Милая, два твоих последних письма были очень грустные. Я так остро почувствовал горечь того, что мы так долго разлучены. Мне больно, что я не с тобой, что я лишен очарования твоей близости и что я не могу ни в чем тебе помочь, когда тебе грустно и трудно, я бы без усилий помогал тебе во многом, если бы мы не жили раздельно, во мне много энергии, не гаснущей и не изменяющей мне, ибо моя душевная подавленность (когда станет, наконец, невтерпеж) не длится более нескольких часов. Воистину я солнечный, и хорошо, что хоть я один не поддаюсь мутным туманам и упорно дышу золотым воздухом Поэзии. Я больше не испытываю ни раздражения, ни огорчения, ни гнева. Если бы большая половина России провалилась в огненное жерло, — а она этого стоит, — если бы половина всей земли была внезапно залита Океаном, а она этого вполне заслужила, — я вряд ли написал бы об этом стихотворение в 8 строк. Нет, я знаю, на меня это не произвело бы ни малейшего впечатления. Мои книги, мои мысли, мои стихи, ты и Ниника, Елена и Миррочка, Нюша, Кира и еще десяток дорогих лиц — больше мне ни до кого и ни до чего нет абсолютно никакого дела. Не думай, что это — преувеличение. Перед Тем, Кто дал мне жизнь и любимых и певучих строк золотые россыпи, — я более не связан ни со страной, которая была моей Родиной, ни с Человечеством. Но вот эти голубые подснежники, которые на моем столе, я беру их сейчас и близко смотрю на них, они родные. И буду сейчас читать о старинных музыкальных инструментах, это мне дорого. И буду читать о рядах живых существ, называющихся зверьми, они мне близки, их математическая точность, их неизбежность мне нравится как Божья воля. А засыпая, я буду тихонько радоваться, что есть Кто-то, Кто знает все, и я в Нем.
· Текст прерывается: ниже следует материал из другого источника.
`config.mk`:
```
export PLATFORM = sky130hd
export DESIGN_NAME = link_rx_top
export DESIGN_NICKNAME = d
export VERILOG_FILES = /design/src/st_pkg.sv /design/src/link_pkg.sv /design/src/link_rx_decode.sv /design/src/link_rx_fifo.sv /design/src/st_user_egress.sv /design/src/link_rx_top.sv
export SDC_FILE = /design/constraint.sdc
export NUM_CORES = 1
export LEC_CHECK = 0
export BUFFER_PORTS_ARGS = -buffer_cell sky130_fd_sc_hd__buf_4
export CORE_MARGIN = 8
export CORE_UTILIZATION = 45
export DETAILED_ROUTE_END_ITERATION = 7
export SLEW_MARGIN = 20
export SYNTH_ARGS = -nofsm -noshare
export SYNTH_HDL_FRONTEND = slang
export SYNTH_SLANG_ARGS = --single-unit
```
`constraint.sdc`:
```
create_clock -name clk_wr -period 8.6 [get_ports clk_wr]
set_input_delay 1.72 -clock clk_wr [delete_from_list [all_inputs] [get_ports clk_wr]]
set_output_delay 1.72 -clock clk_wr [all_outputs]
set_load 0.05 [all_outputs]
```
==> src/source/uart_rx.sv <==
module uart_rx #(
  parameter int CLK_FREQ  = 66_000_000,
  parameter int BAUD_RATE = 9600
) (
  input  logic       clk,
  input  logic       rst_n,
  input  logic       rx,
  uart_ctrl_if.rx    ctrl,
  output logic       overrun
);

  import uart_pkg::*;

  localparam int BIT_TIME  = CLK_FREQ / BAUD_RATE;
  localparam int CNT_W     = (BIT_TIME > 1) ? $clog2(BIT_TIME) : 1;
  localparam int HALF_LOAD = (BIT_TIME >= 2) ? BIT_TIME / 2 - 1 : 0;

  rx_state_e        state;
  logic             rx_meta;
  logic             rx_sync;
  logic             rx_prev;
  logic             rx_fall;
  logic [2:0]       bit_count;
  logic [CNT_W-1:0] bit_time_counter;
  logic [7:0]       shift_q;

  // two-flop synchronizer, line idles high
  always_ff @(posedge clk) begin
    if (!rst_n) begin
      rx_meta <= 1'b1;
      rx_sync <= 1'b1;
      rx_prev <= 1'b1;
    end else begin
      rx_meta <= rx;
      rx_sync <= rx_meta;
      rx_prev <= rx_sync;
    end
  end

  assign rx_fall = rx_prev & ~rx_sync;

  always_ff @(posedge clk) begin
    if (!rst_n) begin
      state            <= RX_IDLE;
      bit_count        <= '0;
      bit_time_counter <= '0;
      ctrl.rx_valid    <= 1'b0;
      overrun          <= 1'b0;
    end else begin
      overrun <= 1'b0;
      if (ctrl.rx_ack) ctrl.rx_valid <= 1'b0;

      case (state)
        RX_IDLE: begin
          if (rx_fall) begin
            bit_time_counter <= CNT_W'(HALF_LOAD);  // aim at mid start bit
            state            <= RX_START;
          end
        end

        RX_START: begin
          if (bit_time_counter == '0) begin
            bit_time_counter <= CNT_W'(BIT_TIME - 1);
            bit_count        <= '0;
            // glitch shorter than half a bit is ignored
            state            <= rx_sync ? RX_IDLE : RX_DATA;
          end else begin
            bit_time_counter <= bit_time_counter - 1'b1;
          end
        end

        RX_DATA: begin
          if (bit_time_counter == '0) begin
            bit_time_counter <= CNT_W'(BIT_TIME - 1);
            shift_q          <= {rx_sync, shift_q[7:1]};  // lsb arrives first
            bit_count        <= bit_count + 1'b1;
            if (bit_count == 3'd7) state <= RX_STOP;
          end else begin
            bit_time_counter <= bit_time_counter - 1'b1;
          end
        end

        RX_STOP: begin
          if (bit_time_counter == '0) begin
            if (rx_sync) begin  // framing error drops the byte
              ctrl.rx_data  <= shift_q;
              ctrl.rx_valid <= 1'b1;
              overrun       <= ctrl.rx_valid & ~ctrl.rx_ack;
            end
            state <= RX_IDLE;
          end else begin
            bit_time_counter <= bit_time_counter - 1'b1;
          end
        end

        default: state <= RX_IDLE;
      endcase
    end
  end

endmodule

==> src/source/uart_top.sv <==
module uart_top #(
  parameter int CLK_FREQ  = 66_000_000,
  parameter int BAUD_RATE = 9600
) (
  input  logic        clk,
  input  logic        rst_n,
  input  logic        psel,
  input  logic        penable,
  input  logic        pwrite,
  input  logic [3:0]  paddr,
  input  logic [31:0] pwdata,
  output logic [31:0] prdata,
  output logic        pslverr,
  output logic        tx,
  input  logic        rx
);

  logic overrun;  // pulse from receiver to sticky status bit

  uart_ctrl_if ctrl_if ();

  uart_apb_regs i_regs (
    .clk     (clk),
    .rst_n   (rst_n),
    .psel    (psel),
    .penable (penable),
    .pwrite  (pwrite),
    .paddr   (paddr),
    .pwdata  (pwdata),
    .prdata  (prdata),
    .pslverr (pslverr),
    .overrun (overrun),
    .ctrl    (ctrl_if.regs)
  );

  uart_tx #(
    .CLK_FREQ  (CLK_FREQ),
    .BAUD_RATE (BAUD_RATE)
  ) i_tx (
    .clk   (clk),
    .rst_n (rst_n),
    .ctrl  (ctrl_if.tx),
    .tx    (tx)
  );

  uart_rx #(
    .CLK_FREQ  (CLK_FREQ),
    .BAUD_RATE (BAUD_RATE)
  ) i_rx (
    .clk     (clk),
    .rst_n   (rst_n),
    .rx      (rx),
    .ctrl    (ctrl_if.rx),
    .overrun (overrun)
  );

endmodule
Катя любимая, я тебя люблю. Помнишь, как ты получила белую водяную лилию, когда мы возвращались от Мозаик в Равенну?
Целую тебя, красивая, всегда красивая. Твой К.
P. S. Драгоценные сухари получил. Спасибо. Шлю тебе взамен сласти.
1918. IV. 30. 5 ч. д. — V.13
Катя моя милая, я не получил от тебя письма ни к Пасхе, ни на Пасхальной неделе. Это грустно, но, конечно, это неаккуратность почты. Я писал тебе за неделю до Пасхи и дней за десять.
Пасха здесь была совсем печальная, холодная и без торжественности. Но зато Пасхальная ночь была светлым торжеством всех, сколько-нибудь религиозно настроенных. Такой искренний подъем, такие искренние восклицания, торжествующая вера в ответном «Воистину Воскресе!». Я еще никогда в православной церкви не чувствовал такого красивого душевного единства между священником и молящимися, которых было очень-очень много.
У меня на Пасхе должен был быть испанский вечер, повторно, но расстроился из-за холода (в летнем помещении театра «Эрмитаж»). Кажется, состоится дня через три. Через неделю читаю о Японии.
Пишу за последнее время довольно много стихов. Посылаю тебе кое-что. Я совсем, как можешь видеть, в своей законной области — чистейшей лирике.
Нового ничего нет, кроме одного нового увлечения. Это Людмила Джалалова, балетная плясунья с нежно-зелеными глазами. Она совсем из Бэрдслея. Это молодая женщина 27 лет, но на вид она молодая девушка лет 19. Когда я бываю с ней, я чувствую в душе весну.
Жду каких-то событий. И все ждут. Они должны произойти совсем скоро. Предел бессмыслицы, кажется, пройден.
Катя милая, как ты далеко! Целую твои глаза, целую твое лицо и сердцем люблю. Твой К.
1918. 10/23 мая. 3 ч. д. Москва
Катя милая, ты, верно, уже знаешь от Нюшеньки, что я выступаю ежедневно в «Доме свободного искусства» (бывший «Эрмитаж») в испанском вечере. Посылаю тебе вырезку из «Известий Совета депутатов». По иронии судьбы только в этой газете был сколько-нибудь содержательный отчет. Публики в общем бывает мало. Все же несколько вечеров было хорошо. Я каждый раз читаю стихи об Испании, в измененном подборе. Меняю также и содержание слова. По большей части говорю на тему «Испания — страна пламенного желания, а отсюда — блестящего достижения», а также «Учись творить из самых малых крох — иначе для чего же ты кудесник?» Говорил также о народном творчестве и испанской песне, говорил о ином, чем русское, понятии человеческого достоинства, единственного рыцарства и ощущении свободы, заключающемся не в оскорблении другого, а в вольном самоутверждении. В ближайшее воскресенье выступаю перед публикой «демократической» — рабочие, служащие и пр. Буржуазия — нужно отдать ей справедливость — неисцелимая дрянь.